**What needs to be done**
Repeat exactly, and only, the lines of the entries below from the one with "Cts hold-fix bufs" through the one with "Vio Cnt, Final", both ends included.

**Recorded information**
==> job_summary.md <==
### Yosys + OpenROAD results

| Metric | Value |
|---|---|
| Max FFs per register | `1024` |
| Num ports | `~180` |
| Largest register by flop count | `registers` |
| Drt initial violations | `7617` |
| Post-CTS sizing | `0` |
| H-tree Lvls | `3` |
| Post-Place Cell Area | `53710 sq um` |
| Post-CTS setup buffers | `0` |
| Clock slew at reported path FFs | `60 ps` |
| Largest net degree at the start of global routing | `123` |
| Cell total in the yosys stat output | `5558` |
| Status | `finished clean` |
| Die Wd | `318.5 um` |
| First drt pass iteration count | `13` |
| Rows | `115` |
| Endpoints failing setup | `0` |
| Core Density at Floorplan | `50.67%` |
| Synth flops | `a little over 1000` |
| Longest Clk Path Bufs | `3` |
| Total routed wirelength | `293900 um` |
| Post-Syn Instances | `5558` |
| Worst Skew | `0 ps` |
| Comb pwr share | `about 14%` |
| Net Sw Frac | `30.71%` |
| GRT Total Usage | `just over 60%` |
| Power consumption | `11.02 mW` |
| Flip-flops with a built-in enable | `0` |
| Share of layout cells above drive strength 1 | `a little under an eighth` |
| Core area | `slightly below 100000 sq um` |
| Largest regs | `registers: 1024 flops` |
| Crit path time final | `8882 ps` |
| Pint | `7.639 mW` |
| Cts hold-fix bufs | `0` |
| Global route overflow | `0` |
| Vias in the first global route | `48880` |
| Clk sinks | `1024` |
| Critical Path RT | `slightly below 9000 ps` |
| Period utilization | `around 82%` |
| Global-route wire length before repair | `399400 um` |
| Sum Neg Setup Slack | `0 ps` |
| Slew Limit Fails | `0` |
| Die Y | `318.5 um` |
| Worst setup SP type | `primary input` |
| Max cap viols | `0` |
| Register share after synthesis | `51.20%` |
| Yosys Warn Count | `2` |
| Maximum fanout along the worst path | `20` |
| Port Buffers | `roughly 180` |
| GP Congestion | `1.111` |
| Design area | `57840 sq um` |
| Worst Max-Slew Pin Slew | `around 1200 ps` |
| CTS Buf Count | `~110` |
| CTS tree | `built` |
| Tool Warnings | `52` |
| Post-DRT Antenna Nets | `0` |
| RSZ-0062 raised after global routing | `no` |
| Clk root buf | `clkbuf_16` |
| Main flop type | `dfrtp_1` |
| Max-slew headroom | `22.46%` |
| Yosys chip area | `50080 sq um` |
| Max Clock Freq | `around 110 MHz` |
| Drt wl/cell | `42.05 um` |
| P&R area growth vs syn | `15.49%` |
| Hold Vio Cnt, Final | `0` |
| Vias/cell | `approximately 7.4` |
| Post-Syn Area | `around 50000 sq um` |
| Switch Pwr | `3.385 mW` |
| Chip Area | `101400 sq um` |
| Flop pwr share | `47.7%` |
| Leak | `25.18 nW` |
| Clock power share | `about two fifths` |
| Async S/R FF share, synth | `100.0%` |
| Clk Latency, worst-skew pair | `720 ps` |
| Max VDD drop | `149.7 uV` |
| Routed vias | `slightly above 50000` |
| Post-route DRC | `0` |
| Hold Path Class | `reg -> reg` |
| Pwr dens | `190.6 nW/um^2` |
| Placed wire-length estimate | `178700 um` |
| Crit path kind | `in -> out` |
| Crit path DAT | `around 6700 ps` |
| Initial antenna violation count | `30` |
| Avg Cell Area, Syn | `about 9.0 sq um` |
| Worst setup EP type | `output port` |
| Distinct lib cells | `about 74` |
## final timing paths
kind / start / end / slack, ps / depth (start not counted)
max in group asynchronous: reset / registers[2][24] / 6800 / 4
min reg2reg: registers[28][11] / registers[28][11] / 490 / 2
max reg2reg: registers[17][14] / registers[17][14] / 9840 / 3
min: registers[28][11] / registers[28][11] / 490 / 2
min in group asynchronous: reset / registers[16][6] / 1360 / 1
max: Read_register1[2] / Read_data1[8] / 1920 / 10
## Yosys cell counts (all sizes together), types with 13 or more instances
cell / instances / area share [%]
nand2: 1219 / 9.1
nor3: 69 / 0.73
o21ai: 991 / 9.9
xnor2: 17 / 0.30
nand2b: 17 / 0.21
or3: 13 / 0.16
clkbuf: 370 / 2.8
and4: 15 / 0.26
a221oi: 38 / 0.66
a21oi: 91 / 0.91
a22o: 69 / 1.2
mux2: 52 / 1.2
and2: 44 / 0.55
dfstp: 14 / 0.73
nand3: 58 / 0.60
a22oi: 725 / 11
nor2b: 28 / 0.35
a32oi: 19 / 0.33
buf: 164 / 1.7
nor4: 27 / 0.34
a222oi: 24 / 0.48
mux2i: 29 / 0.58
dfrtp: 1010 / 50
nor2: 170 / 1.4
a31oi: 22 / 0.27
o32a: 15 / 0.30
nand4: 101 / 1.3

**Output for this task**
| Cts hold-fix bufs | `0` |
| Global route overflow | `0` |
| Vias in the first global route | `48880` |
| Clk sinks | `1024` |
| Critical Path RT | `slightly below 9000 ps` |
| Period utilization | `around 82%` |
| Global-route wire length before repair | `399400 um` |
| Sum Neg Setup Slack | `0 ps` |
| Slew Limit Fails | `0` |
| Die Y | `318.5 um` |
| Worst setup SP type | `primary input` |
| Max cap viols | `0` |
| Register share after synthesis | `51.20%` |
| Yosys Warn Count | `2` |
| Maximum fanout along the worst path | `20` |
| Port Buffers | `roughly 180` |
| GP Congestion | `1.111` |
| Design area | `57840 sq um` |
| Worst Max-Slew Pin Slew | `around 1200 ps` |
| CTS Buf Count | `~110` |
| CTS tree | `built` |
| Tool Warnings | `52` |
| Post-DRT Antenna Nets | `0` |
| RSZ-0062 raised after global routing | `no` |
| Clk root buf | `clkbuf_16` |
| Main flop type | `dfrtp_1` |
| Max-slew headroom | `22.46%` |
| Yosys chip area | `50080 sq um` |
| Max Clock Freq | `around 110 MHz` |
| Drt wl/cell | `42.05 um` |
| P&R area growth vs syn | `15.49%` |
| Hold Vio Cnt, Final | `0` |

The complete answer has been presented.